*Task objective*.
All of the entries need to be copied character for character.

*Exercise inputs*.
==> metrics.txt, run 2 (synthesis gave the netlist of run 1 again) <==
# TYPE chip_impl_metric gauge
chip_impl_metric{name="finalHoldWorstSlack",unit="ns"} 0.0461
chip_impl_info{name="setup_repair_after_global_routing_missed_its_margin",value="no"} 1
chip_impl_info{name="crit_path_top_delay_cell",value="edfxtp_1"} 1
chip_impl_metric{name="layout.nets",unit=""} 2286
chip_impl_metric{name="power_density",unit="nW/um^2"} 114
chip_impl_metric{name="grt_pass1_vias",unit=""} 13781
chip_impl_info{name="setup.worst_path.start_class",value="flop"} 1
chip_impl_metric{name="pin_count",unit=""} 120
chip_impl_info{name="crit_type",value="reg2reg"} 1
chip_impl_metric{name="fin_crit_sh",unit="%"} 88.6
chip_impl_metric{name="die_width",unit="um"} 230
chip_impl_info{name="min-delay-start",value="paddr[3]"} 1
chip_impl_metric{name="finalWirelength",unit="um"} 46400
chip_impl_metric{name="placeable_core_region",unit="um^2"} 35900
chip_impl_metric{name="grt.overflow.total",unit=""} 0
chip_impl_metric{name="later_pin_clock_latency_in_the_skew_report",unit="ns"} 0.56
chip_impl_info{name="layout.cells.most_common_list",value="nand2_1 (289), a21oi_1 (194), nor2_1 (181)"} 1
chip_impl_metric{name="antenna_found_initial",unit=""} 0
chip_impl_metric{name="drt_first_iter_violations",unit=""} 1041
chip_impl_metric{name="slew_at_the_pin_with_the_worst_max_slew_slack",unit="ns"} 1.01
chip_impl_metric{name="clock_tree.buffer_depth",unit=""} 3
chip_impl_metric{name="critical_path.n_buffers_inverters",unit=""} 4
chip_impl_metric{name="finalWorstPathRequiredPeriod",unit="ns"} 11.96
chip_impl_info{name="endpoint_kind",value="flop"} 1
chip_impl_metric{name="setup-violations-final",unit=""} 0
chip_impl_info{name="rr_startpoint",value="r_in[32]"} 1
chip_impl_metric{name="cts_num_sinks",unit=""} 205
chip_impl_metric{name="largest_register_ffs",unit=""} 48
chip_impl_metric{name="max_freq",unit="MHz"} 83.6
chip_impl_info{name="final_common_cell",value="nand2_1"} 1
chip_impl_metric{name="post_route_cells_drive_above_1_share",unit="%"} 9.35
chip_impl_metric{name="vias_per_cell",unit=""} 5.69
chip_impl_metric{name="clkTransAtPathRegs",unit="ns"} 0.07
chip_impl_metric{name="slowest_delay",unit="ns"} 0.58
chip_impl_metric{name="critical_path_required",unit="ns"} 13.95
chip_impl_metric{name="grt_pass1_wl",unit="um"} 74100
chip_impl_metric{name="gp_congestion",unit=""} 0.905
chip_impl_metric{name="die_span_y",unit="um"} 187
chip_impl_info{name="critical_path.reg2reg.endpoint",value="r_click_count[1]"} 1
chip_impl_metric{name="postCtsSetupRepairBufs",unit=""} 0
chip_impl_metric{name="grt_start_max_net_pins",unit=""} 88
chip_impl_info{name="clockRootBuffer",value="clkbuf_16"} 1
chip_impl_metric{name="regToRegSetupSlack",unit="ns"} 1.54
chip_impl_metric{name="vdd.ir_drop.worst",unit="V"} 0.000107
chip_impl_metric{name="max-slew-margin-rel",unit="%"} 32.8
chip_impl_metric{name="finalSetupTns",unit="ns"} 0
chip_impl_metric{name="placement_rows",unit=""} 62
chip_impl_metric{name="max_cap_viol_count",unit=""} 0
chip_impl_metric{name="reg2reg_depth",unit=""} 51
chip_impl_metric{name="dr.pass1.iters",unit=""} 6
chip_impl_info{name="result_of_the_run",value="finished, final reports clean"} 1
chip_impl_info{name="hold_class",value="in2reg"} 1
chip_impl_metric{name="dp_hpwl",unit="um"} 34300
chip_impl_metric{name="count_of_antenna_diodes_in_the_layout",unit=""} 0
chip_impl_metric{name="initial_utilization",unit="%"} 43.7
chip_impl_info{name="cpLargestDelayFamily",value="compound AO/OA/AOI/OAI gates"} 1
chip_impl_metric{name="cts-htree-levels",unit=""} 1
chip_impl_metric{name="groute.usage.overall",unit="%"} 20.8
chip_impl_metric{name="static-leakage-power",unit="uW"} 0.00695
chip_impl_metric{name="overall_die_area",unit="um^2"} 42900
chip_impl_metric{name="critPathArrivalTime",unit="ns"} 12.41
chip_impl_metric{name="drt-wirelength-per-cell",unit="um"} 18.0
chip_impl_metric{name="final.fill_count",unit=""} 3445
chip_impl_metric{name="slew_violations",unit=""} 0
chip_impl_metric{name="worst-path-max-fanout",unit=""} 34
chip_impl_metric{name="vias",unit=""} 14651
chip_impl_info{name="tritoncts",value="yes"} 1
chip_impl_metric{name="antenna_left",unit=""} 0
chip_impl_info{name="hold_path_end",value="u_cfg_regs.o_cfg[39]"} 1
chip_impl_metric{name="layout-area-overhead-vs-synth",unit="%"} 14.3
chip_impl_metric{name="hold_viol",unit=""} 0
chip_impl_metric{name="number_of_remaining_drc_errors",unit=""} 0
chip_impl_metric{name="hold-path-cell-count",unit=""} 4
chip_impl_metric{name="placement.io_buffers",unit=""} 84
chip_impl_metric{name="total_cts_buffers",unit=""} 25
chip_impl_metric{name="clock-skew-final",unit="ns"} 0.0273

*Solution*.
==> metrics.txt, run 2 (synthesis gave the netlist of run 1 again) <==
# TYPE chip_impl_metric gauge
chip_impl_metric{name="finalHoldWorstSlack",unit="ns"} 0.0461
chip_impl_info{name="setup_repair_after_global_routing_missed_its_margin",value="no"} 1
chip_impl_info{name="crit_path_top_delay_cell",value="edfxtp_1"} 1
chip_impl_metric{name="layout.nets",unit=""} 2286
chip_impl_metric{name="power_density",unit="nW/um^2"} 114
chip_impl_metric{name="grt_pass1_vias",unit=""} 13781
chip_impl_info{name="setup.worst_path.start_class",value="flop"} 1
chip_impl_metric{name="pin_count",unit=""} 120
chip_impl_info{name="crit_type",value="reg2reg"} 1
chip_impl_metric{name="fin_crit_sh",unit="%"} 88.6
chip_impl_metric{name="die_width",unit="um"} 230
chip_impl_info{name="min-delay-start",value="paddr[3]"} 1
chip_impl_metric{name="finalWirelength",unit="um"} 46400
chip_impl_metric{name="placeable_core_region",unit="um^2"} 35900
chip_impl_metric{name="grt.overflow.total",unit=""} 0
chip_impl_metric{name="later_pin_clock_latency_in_the_skew_report",unit="ns"} 0.56
chip_impl_info{name="layout.cells.most_common_list",value="nand2_1 (289), a21oi_1 (194), nor2_1 (181)"} 1
chip_impl_metric{name="antenna_found_initial",unit=""} 0
chip_impl_metric{name="drt_first_iter_violations",unit=""} 1041
chip_impl_metric{name="slew_at_the_pin_with_the_worst_max_slew_slack",unit="ns"} 1.01
chip_impl_metric{name="clock_tree.buffer_depth",unit=""} 3
chip_impl_metric{name="critical_path.n_buffers_inverters",unit=""} 4
chip_impl_metric{name="finalWorstPathRequiredPeriod",unit="ns"} 11.96
chip_impl_info{name="endpoint_kind",value="flop"} 1
chip_impl_metric{name="setup-violations-final",unit=""} 0
chip_impl_info{name="rr_startpoint",value="r_in[32]"} 1
chip_impl_metric{name="cts_num_sinks",unit=""} 205
chip_impl_metric{name="largest_register_ffs",unit=""} 48
chip_impl_metric{name="max_freq",unit="MHz"} 83.6
chip_impl_info{name="final_common_cell",value="nand2_1"} 1
chip_impl_metric{name="post_route_cells_drive_above_1_share",unit="%"} 9.35
chip_impl_metric{name="vias_per_cell",unit=""} 5.69
chip_impl_metric{name="clkTransAtPathRegs",unit="ns"} 0.07
chip_impl_metric{name="slowest_delay",unit="ns"} 0.58
chip_impl_metric{name="critical_path_required",unit="ns"} 13.95
chip_impl_metric{name="grt_pass1_wl",unit="um"} 74100
chip_impl_metric{name="gp_congestion",unit=""} 0.905
chip_impl_metric{name="die_span_y",unit="um"} 187
chip_impl_info{name="critical_path.reg2reg.endpoint",value="r_click_count[1]"} 1
chip_impl_metric{name="postCtsSetupRepairBufs",unit=""} 0
chip_impl_metric{name="grt_start_max_net_pins",unit=""} 88
chip_impl_info{name="clockRootBuffer",value="clkbuf_16"} 1
chip_impl_metric{name="regToRegSetupSlack",unit="ns"} 1.54
chip_impl_metric{name="vdd.ir_drop.worst",unit="V"} 0.000107
chip_impl_metric{name="max-slew-margin-rel",unit="%"} 32.8
chip_impl_metric{name="finalSetupTns",unit="ns"} 0
chip_impl_metric{name="placement_rows",unit=""} 62
chip_impl_metric{name="max_cap_viol_count",unit=""} 0
chip_impl_metric{name="reg2reg_depth",unit=""} 51
chip_impl_metric{name="dr.pass1.iters",unit=""} 6
chip_impl_info{name="result_of_the_run",value="finished, final reports clean"} 1
chip_impl_info{name="hold_class",value="in2reg"} 1
chip_impl_metric{name="dp_hpwl",unit="um"} 34300
chip_impl_metric{name="count_of_antenna_diodes_in_the_layout",unit=""} 0
chip_impl_metric{name="initial_utilization",unit="%"} 43.7
chip_impl_info{name="cpLargestDelayFamily",value="compound AO/OA/AOI/OAI gates"} 1
chip_impl_metric{name="cts-htree-levels",unit=""} 1
chip_impl_metric{name="groute.usage.overall",unit="%"} 20.8
chip_impl_metric{name="static-leakage-power",unit="uW"} 0.00695
chip_impl_metric{name="overall_die_area",unit="um^2"} 42900
chip_impl_metric{name="critPathArrivalTime",unit="ns"} 12.41
chip_impl_metric{name="drt-wirelength-per-cell",unit="um"} 18.0
chip_impl_metric{name="final.fill_count",unit=""} 3445
chip_impl_metric{name="slew_violations",unit=""} 0
chip_impl_metric{name="worst-path-max-fanout",unit=""} 34
chip_impl_metric{name="vias",unit=""} 14651
chip_impl_info{name="tritoncts",value="yes"} 1
chip_impl_metric{name="antenna_left",unit=""} 0
chip_impl_info{name="hold_path_end",value="u_cfg_regs.o_cfg[39]"} 1
chip_impl_metric{name="layout-area-overhead-vs-synth",unit="%"} 14.3
chip_impl_metric{name="hold_viol",unit=""} 0
chip_impl_metric{name="number_of_remaining_drc_errors",unit=""} 0
chip_impl_metric{name="hold-path-cell-count",unit=""} 4
chip_impl_metric{name="placement.io_buffers",unit=""} 84
chip_impl_metric{name="total_cts_buffers",unit=""} 25
chip_impl_metric{name="clock-skew-final",unit="ns"} 0.0273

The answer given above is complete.